The Squire could not help chuckling. “In that case, my boy, you will never have her—not if you live to be as old as Methuselah.”
“Time will prove, sir.”
“And look ye here. There must be no more walks in the shrubbery, no more gallivanting together among the woods. Do you understand?”
“Perfectly, sir. Your words could not be plainer.”
“I mean them to be plain. There seems to be no harm done so far, but it’s time this nonsense was put a stop to. Miss Culpepper must marry in a very different sphere from yours.”
“Pardon the remark, sir, but you were quite willing to take Mr. Edward Cope as your son-in-law. Now, I consider myself quite as good a man as Mr. Cope—quite as eligible a suitor for your daughter’s hand.”
“Then I don’t. Besides, young Cope would never have had the chance of getting her if he hadn’t been the son of my oldest friend; the son of the man to whose bravery I owe my life itself. Master Edward owes it to his father and not to himself that I ever sanctioned his engagement to Miss Culpepper.”
“I am indebted for this good turn to Mrs. McDermott,” said Tom to himself, as he walked homeward through the park. “It will only have the effect of bringing matters to a climax a little earlier than I intended, but it will not alter my plans in the least.”
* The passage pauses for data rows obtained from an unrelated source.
**src/rtl/uart_cmd_pkg.sv**
```systemverilog
// Shared types and constants for the UART command/response layer.
package uart_cmd_pkg;

  typedef enum logic [1:0] {
    B0 = 2'd0,
    B1 = 2'd1,
    B2 = 2'd2
  } rx_state_t;

  typedef enum logic [1:0] {
    IDLE   = 2'd0,
    LAUNCH = 2'd1,
    WAIT   = 2'd2
  } tx_state_t;

  localparam int FRAME_BYTES = 3;
  localparam int CMD_W       = 8 * FRAME_BYTES;

endpackage

```
**src/rtl/uart_resp_tx.sv**
```systemverilog
// Response launcher: latches one host byte, pulses trmt, then waits for a fresh tx_done.
module uart_resp_tx
  import uart_cmd_pkg::*;
(
  input  logic       clk,
  input  logic       rst,
  input  logic       send_resp,
  input  logic [7:0] resp_data,
  input  logic       tx_done,
  output logic [7:0] tx_data,
  output logic       trmt,
  output logic       resp_busy,
  output logic [1:0] tx_state_dbg
);

  tx_state_t state, state_next;
  logic      first_wait;
  logic      load;
  logic      busy_clr;

  always_ff @(posedge clk or posedge rst) begin
    if (rst) state <= IDLE;
    else     state <= state_next;
  end

  // Handshake: send_resp is sampled only in IDLE; tx_done is honoured only
  // from the second WAIT cycle on, so a stale level cannot end a new frame.
  always_comb begin
    state_next = state;
    load       = 1'b0;
    busy_clr   = 1'b0;
    case (state)
      IDLE: begin
        if (send_resp) begin
          load       = 1'b1;
          state_next = LAUNCH;
        end
      end
      LAUNCH: state_next = WAIT;
      WAIT: begin
        if (!first_wait && tx_done) begin
          busy_clr   = 1'b1;
          state_next = IDLE;
        end
      end
      default: state_next = IDLE;
    endcase
  end

  always_ff @(posedge clk or posedge rst) begin
    if (rst) begin
      tx_data    <= 8'h00;
      resp_busy  <= 1'b0;
      first_wait <= 1'b0;
    end else begin
      first_wait <= (state == LAUNCH);
      if (load) begin
        tx_data   <= resp_data;
        resp_busy <= 1'b1;
      end else if (busy_clr) begin
        resp_busy <= 1'b0;
      end
    end
  end

  assign trmt         = (state == LAUNCH);
  assign tx_state_dbg = state;

endmodule

```
**src/rtl/uart_cmd_if.sv**
```systemverilog
// UART command layer: assembles 3-byte frames into 24-bit commands and
// forwards 1-byte responses to the UART transmitter.
module uart_cmd_if
  import uart_cmd_pkg::*;
#(
  parameter int TIMEOUT_CYCLES = 500000,
  parameter int TO_W           = 20
) (
  input  logic             clk,
  input  logic             rst,
  input  logic             rdy,
  input  logic [7:0]       rx_data,
  output logic             clr_rdy,
  output logic [7:0]       tx_data,
  output logic             trmt,
  input  logic             tx_done,
  output logic [CMD_W-1:0] cmd,
  output logic             cmd_rdy,
  input  logic             clr_cmd_rdy,
  output logic             cmd_ovr,
  output logic             frame_err,
  input  logic             send_resp,
  input  logic [7:0]       resp_data,
  output logic             resp_busy,
  output logic [1:0]       rx_state_dbg,
  output logic [1:0]       tx_state_dbg
);

  rx_state_t rx_state, rx_next;
  logic [TO_W-1:0] to_cnt;
  logic [7:0]      b0, b1;
  logic            armed;
  logic            accept;
  logic            timeout;
  logic            complete;

  // A byte is taken once per rdy assertion: armed re-arms only after rdy drops,
  // so a UART that is slow to release rdy is never read twice.
  assign accept  = rdy && armed && !clr_rdy;
  assign timeout = (rx_state != B0) && (to_cnt == TO_W'(TIMEOUT_CYCLES - 1));

  always_ff @(posedge clk or posedge rst) begin
    if (rst) rx_state <= B0;
    else     rx_state <= rx_next;
  end

  always_comb begin
    rx_next  = rx_state;
    complete = 1'b0;
    if (timeout) begin
      rx_next = accept ? B1 : B0;
    end else if (accept) begin
      case (rx_state)
        B0: rx_next = B1;
        B1: rx_next = B2;
        B2: begin
          rx_next  = B0;
          complete = 1'b1;
        end
        default: rx_next = B0;
      endcase
    end
  end

  always_ff @(posedge clk or posedge rst) begin
    if (rst) begin
      armed     <= 1'b1;
      clr_rdy   <= 1'b0;
      to_cnt    <= '0;
      b0        <= 8'h00;
      b1        <= 8'h00;
      frame_err <= 1'b0;
    end else begin
      clr_rdy   <= accept;
      frame_err <= timeout;
      if (accept)    armed <= 1'b0;
      else if (!rdy) armed <= 1'b1;
      if (accept || timeout || rx_state == B0) to_cnt <= '0;
      else                                     to_cnt <= to_cnt + 1'b1;
      if (accept && (timeout || rx_state == B0)) b0 <= rx_data;
      if (accept && !timeout && rx_state == B1)  b1 <= rx_data;
    end
  end

  // Completion has priority over the host acknowledge.
  always_ff @(posedge clk or posedge rst) begin
    if (rst) begin
      cmd     <= '0;
      cmd_rdy <= 1'b0;
      cmd_ovr <= 1'b0;
    end else if (complete) begin
      cmd     <= {b0, b1, rx_data};
      cmd_rdy <= 1'b1;
      if (cmd_rdy) cmd_ovr <= 1'b1;
    end else if (clr_cmd_rdy) begin
      cmd_rdy <= 1'b0;
      cmd_ovr <= 1'b0;
    end
  end

  assign rx_state_dbg = rx_state;

  uart_resp_tx u_resp_tx (
    .clk          (clk),
    .rst          (rst),
    .send_resp    (send_resp),
    .resp_data    (resp_data),
    .tx_done      (tx_done),
    .tx_data      (tx_data),
    .trmt         (trmt),
    .resp_busy    (resp_busy),
    .tx_state_dbg (tx_state_dbg)
  );

endmodule

```
**config.mk**
```make
export PLATFORM = sky130hd
export DESIGN_NAME = uart_cmd_if
export DESIGN_NICKNAME = d
export VERILOG_FILES = /design/src/rtl/uart_cmd_pkg.sv /design/src/rtl/uart_resp_tx.sv /design/src/rtl/uart_cmd_if.sv
export SDC_FILE = /design/constraint.sdc
export NUM_CORES = 1
export LEC_CHECK = 0
export CAP_MARGIN = 20
export CELL_PAD_IN_SITES_DETAIL_PLACEMENT = 1
export CELL_PAD_IN_SITES_GLOBAL_PLACEMENT = 2
export CORE_UTILIZATION = 37
export DETAILED_ROUTE_END_ITERATION = 8
export MAX_ROUTING_LAYER = met4
export PLACE_DENSITY_LB_ADDON = 0.1
export SLEW_MARGIN = 20
export SYNTH_ARGS = -nofsm -noshare
export SYNTH_HDL_FRONTEND = slang
export SYNTH_HIERARCHICAL = 1
export SYNTH_SLANG_ARGS = --single-unit
```
**constraint.sdc**
```tcl
create_clock -name clk -period 2.9 [get_ports clk]
set_input_delay 0.29 -clock clk [delete_from_list [all_inputs] [get_ports clk]]
set_output_delay 0.29 -clock clk [all_outputs]
set_load 0.01 [all_outputs]
```
==> impl_metrics.env, run 1 <==
export IMPL_gp_congestion=0.743
export IMPL_layout_common_cells="dfrtp_1, clkdlybuf4s50_1, mux2_2, nor3_1, nand3_1"
export IMPL_hold_viol=0
export IMPL_drc=0
export IMPL_globalRoute_totalOverflow=0
export IMPL_p_seq_share_pct=44.1
export IMPL_synth_seq_cells=79
export IMPL_htreeDepth=3
export IMPL_path_clk_slew_ps=80
export IMPL_first_iter_violations=103
export IMPL_syn_cell_area_mm2=0.00352
export IMPL_p_int_mw=2.71
export IMPL_dp_cells=475
export IMPL_switching_share_pct=31.2
export IMPL_place_ws_ps=353
export IMPL_cts_root_buffer="clkbuf_8"
export IMPL_relSlewSlack_pct=57.6
export IMPL_rsz0062_at_grt="no"
export IMPL_antenna_cells=0
export IMPL_cts_resized=0
export IMPL_vdd_drop_max_v=0.000382
export IMPL_p_switching_mw=1.23
export IMPL_setup_viol=0
export IMPL_power_mw=3.95
export IMPL_start_kind="flop"
export IMPL_ys_warn_count=6
export IMPL_portBuffers=63
export IMPL_clkPwrFrac_pct=20.2
export IMPL_cts_hold_buf=0
export IMPL_dp_hpwl_um=5490
export IMPL_rows=35
export IMPL_nNetsFinal=380
export IMPL_ys_seq_area_share_pct=56.1
export IMPL_synth_edf_count=0
export IMPL_area_delta_synth_final_pct=27.4
export IMPL_p_per_area_mw_per_mm2=879
export IMPL_skew_ps=13.6
export IMPL_ant_nets=0
export IMPL_synthesis_nets=314
export IMPL_fp_dieH_um=99.6
export IMPL_synthCells=291
export IMPL_layout_drive_gt1_share_pct=20.5
export IMPL_cts_sinks=79
export IMPL_instances_no_fill=490
export IMPL_post_cts_buffers=0
export IMPL_grt_pass1_wl_um=13900
export IMPL_crit_type="reg -> reg"
export IMPL_clockBufferDepth=2
export IMPL_min_period_ps=2570
export IMPL_routed_via_density=5.28
export IMPL_place_area_mm2=0.00430
export IMPL_wl_um=8090
export IMPL_vias=2587
export IMPL_firstDrtPassIters=4
export IMPL_insertion_delay_ps=340
export IMPL_wire_per_inst_um=16.5
export IMPL_finalCritPeriodShare_pct=88.7
export IMPL_pin_count=64
export IMPL_async_flop_share_pct=100
export IMPL_crit_arrival_ps=2800
export IMPL_fin_area_mm2=0.00449
export IMPL_avgSynthCellArea_um2=12.1
export IMPL_finalWorstSetupSlack_ps=329
export IMPL_cts_made_buffers=9
export IMPL_core_mm2=0.00924
export IMPL_hold_class="in -> async"
export IMPL_layout_commonest_cell="dfrtp_1"
export IMPL_combinationalPowerShare_pct=35.7
export IMPL_worstMarginPinSlew_ps=628
export IMPL_final_max_slew_viol_count=0
export IMPL_die_area_mm2=0.00992
export IMPL_fillers=996
export IMPL_yosys_cell_types_count=47
export IMPL_crit_required_ps=3130
export IMPL_cap_violations=0
export IMPL_cts_tree="done"
export IMPL_finalSetupTns_ps=0
export IMPL_die_w_um=99.6
export IMPL_endpoint_kind="flop"
export IMPL_antenna_found_initial=0
export IMPL_run_status="finished clean"
export IMPL_worstPathMaxFanout=9
export IMPL_final_util_pct=48.6
export IMPL_grt_pass1_vias=2717
export IMPL_grt_max_degree=68
export IMPL_initial_utilization_pct=38.1
export IMPL_worst_hold_slack_ps=308
export IMPL_grt_use_total_pct=18.5
export IMPL_p_leak_nw=1.80
export IMPL_max_freq_mhz=389
export IMPL_synthFlopType="dfrtp_1"
## cell usage after synthesis (3+ instances only)
| library cell | number | share of area, % |
|---|---|---|
| nand4_1 | 11 | 2.0 |
| and3_1 | 10 | 1.8 |
| nor3_1 | 20 | 2.8 |
| clkbuf_1 | 10 | 1.1 |
| o221ai_1 | 8 | 2.0 |
| a21oi_1 | 9 | 1.3 |
| buf_6 | 3 | 0.96 |
| mux2_2 | 40 | 13 |
| o21ai_0 | 5 | 0.71 |
| dfrtp_1 | 78 | 55 |
| buf_2 | 3 | 0.43 |
| xor2_1 | 5 | 1.2 |
| inv_1 | 10 | 1.1 |
| xnor2_1 | 9 | 2.2 |
| nand2_1 | 8 | 0.85 |
| or3_1 | 3 | 0.53 |
| nor4_1 | 5 | 0.89 |
| nand3_1 | 18 | 2.6 |
| a211oi_1 | 3 | 0.64 |
## path summary, 6_finish.rpt
kind / startpoint / end / slack, ps / depth (start not counted)
worst min register to register: armed / armed / 470 / 2
worst max register to register: to_cnt[5] / b1[7] / 330 / 5
worst max-delay path: to_cnt[5] / b1[7] / 330 / 5
worst min-delay path: rst / u_resp_tx/tx_data[7] / 310 / 2
min in group clk: rdy / armed / 470 / 2
max in group asynchronous: rst / armed / 2220 / 3
## cells by family after synthesis
group           synth area share (%)
flops                           56.1
fa+ha+maj                      0.355
simple gates                    16.5
mux                             12.8
buf+inv                         3.52
xor+xnor                        3.48
compound gates                  7.24
## cell type report
cell class	count	area, µm²	area share, %
flip-flops and latches	79	1980	44.1
repair buffers	71	703	15.7
clock buffers	10	128	2.84
multi-input cells	186	1420	31.7
well taps	129	161	3.60
inverters	10	37.5	0.836
clock inverters	5	60.1	1.34
## state kept, by name (all words and copies together) (netlist names)
register	count
u_resp_tx/tx_state_dbg	2
cmd_rdy	1
u_resp_tx/first_wait	1
frame_err	1
clr_rdy	1
armed	1
cmd	24
cmd_ovr	1
b0	8
u_resp_tx/tx_data	8
rx_state_dbg	2
b1	8
to_cnt	20
u_resp_tx/resp_busy	1
## power groups by stage
stage               Combinational [mW]  Clock [mW]  Sequential (mW)
floorplan                        0.649           0             1.80
global placement                  1.41           0             1.75
detailed placement                1.43           0             1.77
CTS                               1.44       0.826             1.75
global route                      1.54       0.871             1.81
finish                            1.41       0.798             1.74
## routing by layer
metal	vias up	GRT usage [%]	part of all wire (%)
li1	1198	-	-
met1	1309	25.8	51
met2	74	27.1	43
met3	6	3.87	5.0
met4	0	5.77	0.90
met5	-	-	0
## worst max-delay path: stages (launching register included)
cell	delay (ps)
dfrtp_1	450
nor4b_1	610
nand3_1	400
buf_4	280
o21ai_4	330
mux2_2	380
Note: power is estimated with default switching activity, not from simulation.
==> run 2: changes to the inputs <==
--- a/config.mk
+++ b/config.mk
@@ -10,2 +10,3 @@
 export CELL_PAD_IN_SITES_GLOBAL_PLACEMENT = 2
+export CORE_MARGIN = 2
 export CORE_UTILIZATION = 37
--- a/constraint.sdc
+++ b/constraint.sdc
@@ -3,2 +3,2 @@
 set_output_delay 0.29 -clock clk [all_outputs]
-set_load 0.01 [all_outputs]
+set_load 0.1 [all_outputs]
==> run 2 against run 1 <==
  * Utilization fell by 1.2 points
  * Register-to-register slack improved by 150 ps
  * Largest cell class unchanged
  * Highest routed layer unchanged
  * Die area rose by 4.1%
==> impl_metrics.env, run 2 (same netlist as run 1, synthesis figures left out) <==
export IMPL_grt_use_total_pct=17.7
export IMPL_min_period_ps=2420
export IMPL_dp_cells=474
export IMPL_die_area_mm2=0.0103
export IMPL_cap_violations=0
export IMPL_gp_congestion=0.750
export IMPL_setup_viol=0
export IMPL_htreeDepth=3
export IMPL_cts_sinks=79
export IMPL_first_iter_violations=67
export IMPL_endpoint_kind="flop"
export IMPL_cts_made_buffers=9
export IMPL_start_kind="flop"
export IMPL_layout_drive_gt1_share_pct=32.4
export IMPL_fillers=1009
export IMPL_grt_pass1_wl_um=13700
export IMPL_antenna_found_initial=0
export IMPL_grt_pass1_vias=2678
export IMPL_cts_tree="done"
export IMPL_firstDrtPassIters=4
export IMPL_reg_top3="cmd: 24 flops, to_cnt: 20 flops"
export IMPL_instances_no_fill=490
export IMPL_core_mm2=0.00924
export IMPL_wire_per_inst_um=16.8
export IMPL_dp_hpwl_um=5760
export IMPL_layout_commonest_cell="dfrtp_1"
export IMPL_cts_resized=0
export IMPL_relSlewSlack_pct=42.6
export IMPL_portBuffers=63
export IMPL_grt_max_degree=68
export IMPL_clockBufferDepth=2
export IMPL_wl_um=8220
export IMPL_final_max_slew_viol_count=0
export IMPL_regToRegSetupSlack_ps=480
export IMPL_area_delta_synth_final_pct=24.3
export IMPL_insertion_delay_ps=350
export IMPL_crit_required_ps=3130
export IMPL_post_cts_buffers=0
export IMPL_ant_nets=0
export IMPL_initial_utilization_pct=38.1
export IMPL_fp_dieH_um=102
export IMPL_hold_class="in -> async"
export IMPL_regMostFlops="cmd"
export IMPL_die_w_um=102
export IMPL_skew_ps=15.1
export IMPL_run_status="finished clean"
export IMPL_globalRoute_totalOverflow=0
export IMPL_routed_via_density=5.18
export IMPL_cts_root_buffer="clkbuf_8"
export IMPL_drc=0
export IMPL_path_clk_slew_ps=90
export IMPL_layout_common_cells="dfrtp_1, buf_4, mux2_2, clkdlybuf4s50_1, nor3_1"
export IMPL_finalSetupTns_ps=0
export IMPL_nNetsFinal=379
export IMPL_antenna_cells=0
export IMPL_largest_reg_flops=24
export IMPL_worstPathMaxFanout=26
export IMPL_crit_type="reg -> reg"
export IMPL_pin_count=64
export IMPL_max_freq_mhz=413
export IMPL_rsz0062_at_grt="no"
export IMPL_cts_hold_buf=0
export IMPL_vias=2538
export IMPL_worstMarginPinSlew_ps=861
export IMPL_hold_viol=0
export IMPL_rows=35
export IMPL_finalCritPeriodShare_pct=83.5
export IMPL_crit_arrival_ps=2650
-- run 2: cell count changes in the layout (fill, tap and decap cells not counted), sizes merged --
cell           before  now
clkdlybuf4s50      63   21
buf                 8   49
clkinvlp            4    1
inv                10   13
clkinv              0    2
clkbuf             10    9
-- run 2: worst max-delay path, cell delays in order (launching register included) --
cell	delay (ps)
dfrtp_1	450
ha_1	320
and4bb_2	290
nand2_1	280
o21ai_2	220
buf_4	360
mux2_2	390
-- run 2: metal layers --
layer	share of wire (%)	track usage (%)	vias up
met4	1.1	5.93	0
met2	46	26.6	52
met5	0	-	-
met1	49	24.4	1267
met3	4.0	2.97	8
li1	-	-	1211
-- run 2: metrics by stage --
stage	hold WS [ps]	setup WS [ps]	util [%]	instance area (µm²)
6_report	294	478	47.4	4380
5_1_grt	335	257	47.4	4380
4_1_cts	302	439	47.4	4380
3_5_place_dp	472	454	45.2	4180
3_3_place_gp	449	538	45.2	4180
2_1_floorplan	155	145	-	3520
-- run 2: final timing paths --
check / startpoint / end / cells past startpoint
setup / recovery: to_cnt[0] / cmd[18] / 6
hold / removal: rst / u_resp_tx/tx_data[3] / 2
setup reg to reg: to_cnt[0] / cmd[18] / 6
hold reg to reg: armed / armed / 2
max in group asynchronous: rst / rx_state_dbg[0] / 3
min in group clk: armed / armed / 2
-- run 2: cell type report --
| type | instances | area (µm²) | area share (%) |
|---|---|---|---|
| inverters | 10 | 37.5 | 0.857 |
| multi-input cells | 186 | 1420 | 32.4 |
| repair buffers | 70 | 578 | 13.2 |
| well taps | 129 | 161 | 3.68 |
| clock buffers | 9 | 124 | 2.83 |
| clock inverters | 7 | 80.1 | 1.83 |
| flip-flops and latches | 79 | 1980 | 45.2 |
Power of run 2 is not shown: default switching activity piles up to over one toggle a cycle in this logic, so the estimate is an artifact.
“Fanny has been exaggerating as usual,” was the Squire’s comment. “There was something in it, no doubt, and it’s just as well to have crushed it in the bud; but I think it’s hardly worth while to say anything to Jenny about it.”
A week later, the Squire happened to be riding on his white pony along the high road that fringed one side of Knockley Holt, when, to his intense astonishment, he heard the regular monotonous puffing and saw the smoke of a steam engine that was apparently hard at work behind a clump of larches in the distance. Riding up to the spot, he found some score or so of men all busily engaged. They were excavating a hole in the hill-side, filling-in stout timber supports as they got deeper down; the engine on the top being employed to hoist up the earth in big bucketfuls as fast as it was dug out.
“What’s all this about?” inquired the Squire of one of the men; “and who’s gaffer here?”
“Mr. Bristow, he be the gaffer, sur, and this hole be dug by his orders.”
“Oh, ho! that’s it, is it? And how deep are you going to dig the hole, and what do you expect to find when you get to the bottom?”
“I don’t rightly know, sur, but I should think we be digging for water.”
“A likely tale that! What the dickens should anybody want water for when we haven’t had a dry day for seven weeks?”
“Our foreman did say, sur, as how Mr. Bristow was going to have a hole dug clean through, so as to make a short cut like to the other side of the world. Anyhow, it be mortal dry work.”
The Squire gave a grunt of dissatisfaction, and rode off. “What queer crotchet has that young jackanapes got into his head now?” he muttered to himself. “It’s just possible, though, that there may be a method in his madness.”